The trial court also said it was insufficient for Allstate to “invoke the mantra of ‘structural fraud.’ Importantly, Allstate makes no claim here that: (1) MRIs were not administered; (2) MRIs were not medically necessary; or (3) qualified radiologists did not read the MRIs. . . . [¶] . . . [Instead, Allstate argues] that this case involves the unlawful corporate practice of medicine and that ‘Mir engaged in the unlawful practice of medicine.”

The Court of Appeal reversed in the Published case of P. ex rel. Allstate Ins. Co. v. Discovery Radiology etc. -B315264 (August 2023).

This appeal presents four basic issues: (1) Are the business models alleged in the amended complaints unlawful? (2) If the alleged business models are unlawful, do they give rise to causes of action under the IFPA and the UCL? (3) Do the amended complaints plead fraud with sufficient particularity? (4) Does the Discovery action adequately allege delayed discovery to survive demurrer on statute of limitations grounds?

The answer to each of these questions was “yes.” First, the operative complaints allege the unlicensed practice of medicine in violation of the Medical Practice Act (§ 2000 et seq.) and related statutes. Second, claims submitted to an insurer for medical services rendered in violation of the Medical Practice Act may give rise to causes of action under the IFPA and the UCL. Third, Allstate’s claims are pled with adequate specificity. Finally, as alleged, the claims asserted in the Discovery action are not time-barred as a matter of law.
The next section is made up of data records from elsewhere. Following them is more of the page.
===== src/hdl/page_framebuffer_sprite_blitter_assert.svh =====
// Assertion macros used by the sprite blitter controller (pfsb_ctrl).
// Each macro expects signals named clk and rst in the including scope.
`ifndef PAGE_FRAMEBUFFER_SPRITE_BLITTER_ASSERT_SVH
`define PAGE_FRAMEBUFFER_SPRITE_BLITTER_ASSERT_SVH

// Property that must hold on every clock edge outside reset
`define PFSB_ASSERT_ALWAYS(label, expr, msg) \
  label: assert property (@(posedge clk) disable iff (rst) (expr)) else $error(msg);

// Implication checked in the same cycle
`define PFSB_ASSERT_SAME(label, ante, cons, msg) \
  label: assert property (@(posedge clk) disable iff (rst) (ante) |-> (cons)) \
    else $error(msg);

// Implication checked in the following cycle
`define PFSB_ASSERT_NEXT(label, ante, cons, msg) \
  label: assert property (@(posedge clk) disable iff (rst) (ante) |=> (cons)) \
    else $error(msg);

`endif


===== src/hdl/pfsb_pkg.sv =====
// Shared types and constants for the page frame store sprite blitter.
// No dependencies; imported by every module of the block except pfsb_ram.
package pfsb_pkg;

  // Frame geometry
  localparam int SCREEN_COLUMNS = 128;
  localparam int STORE_BYTES    = 1024;
  localparam int PAGE_ROWS      = 8;
  localparam int PAGE_SHIFT     = $clog2(PAGE_ROWS);
  localparam int PAGE_COUNT     = STORE_BYTES / SCREEN_COLUMNS;
  localparam int ADDR_W         = $clog2(STORE_BYTES);

  // Signed working width for column and row arithmetic
  localparam int POS_W = 12;

  // Sprite cursor limits
  localparam int WIDTH_MAX  = 128;
  localparam int ROW_LIMIT  = 240;
  localparam int ROW_SAT    = 248;

  typedef enum logic [1:0] {
    OP_CLEAR = 2'd0,
    OP_BEGIN = 2'd1,
    OP_BYTE  = 2'd2,
    OP_READ  = 2'd3
  } op_t;

  typedef enum logic [2:0] {
    ST_INIT,
    ST_IDLE,
    ST_CLEAR,
    ST_RD_LO,
    ST_WR_LO,
    ST_WR_HI,
    ST_DONE
  } state_t;

  // Controller to datapath
  typedef struct packed {
    logic take;       // input beat accepted this cycle
    logic sweep_run;  // write zero at sweep address and step it
    logic rd_lo;      // read the upper-page byte
    logic rmw_lo;     // write upper page, read lower page
    logic rmw_hi;     // write lower page
    logic load;       // load the result register
  } pfsb_cmd_t;

  // Datapath to controller
  typedef struct packed {
    logic sweep_last;
  } pfsb_stat_t;

endpackage


===== src/hdl/pfsb_ctrl.sv =====
// Sequencer for the sprite blitter: clear sweeps, read-modify-write steps, result hand-off.
// Depends on pfsb_pkg and the assertion macro header.
`include "page_framebuffer_sprite_blitter_assert.svh"

module pfsb_ctrl
  import pfsb_pkg::*;
(
  input  logic       clk,
  input  logic       rst,
  input  logic       in_valid,
  output logic       in_stall,
  input  logic [1:0] op,
  output logic       out_valid,
  input  logic       out_stall,
  output pfsb_cmd_t  cmd,
  input  pfsb_stat_t stat
);

  state_t state, state_next;
  logic   out_valid_next;
  op_t    op_in;

  assign op_in = op_t'(op);

  // State register
  always_ff @(posedge clk) begin
    if (rst) begin
      state     <= ST_INIT;
      out_valid <= 1'b0;
    end else begin
      state     <= state_next;
      out_valid <= out_valid_next;
    end
  end

  // Next state and commands
  always_comb begin
    state_next = state;
    cmd        = '0;
    in_stall   = 1'b1;
    case (state)
      ST_INIT: begin
        cmd.sweep_run = 1'b1;
        if (stat.sweep_last) begin
          state_next = ST_IDLE;
        end
      end
      ST_IDLE: begin
        in_stall = 1'b0;
        if (in_valid) begin
          cmd.take = 1'b1;
          case (op_in)
            OP_CLEAR: state_next = ST_CLEAR;
            OP_BYTE:  state_next = ST_RD_LO;
            default:  state_next = ST_DONE;
          endcase
        end
      end
      ST_CLEAR: begin
        cmd.sweep_run = 1'b1;
        if (stat.sweep_last) begin
          state_next = ST_DONE;
        end
      end
      ST_RD_LO: begin
        cmd.rd_lo  = 1'b1;
        state_next = ST_WR_LO;
      end
      ST_WR_LO: begin
        cmd.rmw_lo = 1'b1;
        state_next = ST_WR_HI;
      end
      ST_WR_HI: begin
        cmd.rmw_hi = 1'b1;
        state_next = ST_DONE;
      end
      ST_DONE: begin
        if (!out_valid || !out_stall) begin
          cmd.load   = 1'b1;
          state_next = ST_IDLE;
        end
      end
      default: begin
        state_next = ST_INIT;
      end
    endcase
  end

  // Result register occupancy
  always_comb begin
    if (cmd.load) begin
      out_valid_next = 1'b1;
    end else if (!out_stall) begin
      out_valid_next = 1'b0;
    end else begin
      out_valid_next = out_valid;
    end
  end

  `PFSB_ASSERT_ALWAYS(a_cmd_onehot, $onehot0(cmd), "more than one datapath command at once")
  `PFSB_ASSERT_SAME(a_no_take_in_sweep, (state == ST_INIT) || (state == ST_CLEAR), in_stall, "input taken during clear sweep")
  `PFSB_ASSERT_SAME(a_load_slot_free, cmd.load, !(out_valid && out_stall), "result loaded over a waiting beat")
  `PFSB_ASSERT_NEXT(a_one_item, in_valid && !in_stall, in_stall, "second item taken before first finished")
  `PFSB_ASSERT_NEXT(a_rmw_order, cmd.rd_lo, cmd.rmw_lo, "upper page read not followed by its write")

endmodule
Defendants asserted , that the business practices alleged in the complaints were lawful because Mir and OneSource allegedly provided only managerial and/or administrative services, not medical care, and thus did not engage in the unlicensed practice of medicine.
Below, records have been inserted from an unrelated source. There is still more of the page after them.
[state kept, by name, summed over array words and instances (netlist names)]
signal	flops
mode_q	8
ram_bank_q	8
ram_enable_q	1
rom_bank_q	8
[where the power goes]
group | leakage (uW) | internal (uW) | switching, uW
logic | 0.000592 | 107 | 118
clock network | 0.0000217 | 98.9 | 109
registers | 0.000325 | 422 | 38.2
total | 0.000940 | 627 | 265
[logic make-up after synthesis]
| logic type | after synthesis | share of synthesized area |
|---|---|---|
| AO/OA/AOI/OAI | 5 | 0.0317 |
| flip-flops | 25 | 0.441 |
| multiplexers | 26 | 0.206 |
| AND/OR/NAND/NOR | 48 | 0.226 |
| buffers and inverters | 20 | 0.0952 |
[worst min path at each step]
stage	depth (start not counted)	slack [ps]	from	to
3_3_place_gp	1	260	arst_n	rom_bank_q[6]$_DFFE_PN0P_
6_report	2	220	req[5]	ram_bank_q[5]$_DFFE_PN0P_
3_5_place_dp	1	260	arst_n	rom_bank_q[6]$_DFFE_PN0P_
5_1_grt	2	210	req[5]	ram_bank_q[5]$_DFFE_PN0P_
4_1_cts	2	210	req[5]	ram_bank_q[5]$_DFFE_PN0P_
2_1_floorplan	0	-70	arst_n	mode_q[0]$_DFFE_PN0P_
The Court of Appeal was not aware of any appellate decisions that have discussed the unlicensed practice of medicine in the specific context of referrals for radiology services. However, the Attorney General has twice opined that selecting a radiology provider involves the practice of medicine. In an opinion issued in 2000, the Attorney General stated that a management services organization may not, for a fee, select, schedule, secure, and pay for radiology diagnostic services ordered by a physician because that would constitute the unlicensed practice of medicine.

Subsequently, in a 2009 opinion the Attorney General “reiterate[d] [its] view that professional radiology services – specifically including the selection of a suitable radiologist, and the selection of a suitable radiology facility with appropriate equipment and personnel, as well as preparing and interpreting radiological images – involve the exercise of professional judgment as part of the practice of medicine.” (92 Ops.Cal.Atty.Gen. 56 (2009).)

“The amended complaints state claims against each defendant for engaging in or assisting in the unlicensed practice of medicine because they allege an unlawful degree of control by non-physicians over the medical corporations’ provision of diagnostic radiology services.”